Le chemin des âmes, Joseph Boyden, traduit de l’anglais (Canada) par Hugues Leroy, Albin Michel, 2006, Lu en poche, 475 pages.
Xavier, un indien du Canada, de la tribu Cree, revient de la guerre, celle des tranchées, celle qui le ramène chez lui, amputé d’une jambe, seul, sans son ami Elijah. Niska, la vieille indienne est venue le chercher avec son canoë.
Alternent alors les souvenirs de l’un et de l’autre. Lui, sa guerre, ses combats au côté de son ami Elijah, le goût de celui-ci pour la morphine, les horreurs quotidiennes, le bruit, le sang, les cris, les morts, l’odeur de putréfaction… Et elle, sa jeunesse, la mort de son père, son refus de l’éducation des Blancs, son isolement volontaire au creux de la forêt, ses dons, l’apprentissage de son neveu Xavier…
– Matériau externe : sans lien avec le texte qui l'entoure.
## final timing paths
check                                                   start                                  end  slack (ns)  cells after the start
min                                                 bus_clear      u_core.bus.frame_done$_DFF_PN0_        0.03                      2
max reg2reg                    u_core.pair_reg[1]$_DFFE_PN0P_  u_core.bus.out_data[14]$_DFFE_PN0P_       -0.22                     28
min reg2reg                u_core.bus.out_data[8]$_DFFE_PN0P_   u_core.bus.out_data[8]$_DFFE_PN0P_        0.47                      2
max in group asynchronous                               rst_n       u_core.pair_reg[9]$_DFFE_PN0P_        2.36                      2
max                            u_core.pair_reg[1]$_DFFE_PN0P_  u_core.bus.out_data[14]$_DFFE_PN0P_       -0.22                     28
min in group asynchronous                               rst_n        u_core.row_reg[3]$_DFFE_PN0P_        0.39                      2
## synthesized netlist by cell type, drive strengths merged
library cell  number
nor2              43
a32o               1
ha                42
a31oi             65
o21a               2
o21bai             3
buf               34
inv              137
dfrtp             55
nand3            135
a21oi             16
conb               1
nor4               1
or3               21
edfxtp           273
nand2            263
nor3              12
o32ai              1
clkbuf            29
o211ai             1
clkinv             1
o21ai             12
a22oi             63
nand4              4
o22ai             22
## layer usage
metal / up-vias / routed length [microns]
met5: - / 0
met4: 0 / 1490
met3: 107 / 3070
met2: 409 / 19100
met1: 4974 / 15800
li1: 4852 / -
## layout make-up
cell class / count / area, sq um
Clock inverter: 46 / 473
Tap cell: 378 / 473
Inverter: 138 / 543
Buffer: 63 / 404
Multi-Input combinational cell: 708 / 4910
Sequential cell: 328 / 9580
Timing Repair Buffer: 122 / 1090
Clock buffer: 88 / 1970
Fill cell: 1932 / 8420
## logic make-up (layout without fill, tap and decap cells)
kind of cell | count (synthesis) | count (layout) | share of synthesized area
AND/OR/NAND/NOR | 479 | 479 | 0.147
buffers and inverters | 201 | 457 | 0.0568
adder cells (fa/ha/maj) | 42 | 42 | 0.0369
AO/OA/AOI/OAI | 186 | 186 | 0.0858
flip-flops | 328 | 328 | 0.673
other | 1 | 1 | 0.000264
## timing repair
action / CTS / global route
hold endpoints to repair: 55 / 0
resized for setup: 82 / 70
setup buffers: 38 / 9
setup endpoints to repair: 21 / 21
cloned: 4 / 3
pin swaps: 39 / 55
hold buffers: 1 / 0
Il est hallucinant ce roman, hypnotique. Comment détacher ses yeux de l’effroyable ? Pourquoi y revenir ? Parce que ça fait mal… Parce qu’il nous ramène tantôt vers l’enfer, tantôt vers une bulle sylvestre et magique… Parce qu’il navigue entre la vie et la mort…
Et même si j’ai préféré les passages sur la vie de l’Indienne, sur sa manière d’appréhender le monde, même si j’aurais bien aimé qu’ils aient plus de consistance, qu’ils soient plus longs que les autres, parce que, parfois, je trouvais les scènes de guerre un peu redondantes mais n’était-ce pas le but, ce roman m’a profondément touchée, sa violence m’a heurtée, sa misère m’a meurtrie, les personnages m’ont touchée ou révoltée. Le regard de Xavier sur ce qui l’entoure m’a broyée, m’a happée et m’a emmenée dans son cercle infernal.
Ce roman avance avec lenteur, au rythme d’une guerre interminable et barbare, d’une remontée en canoë sous le signe de la souffrance lancinante, chaque mot, chaque phrase s’insinue en nous et nous ronge, comme la morphine pénètre dans le bras de celui qui se l’injecte…
Un roman sombre et flamboyant comme je les aime.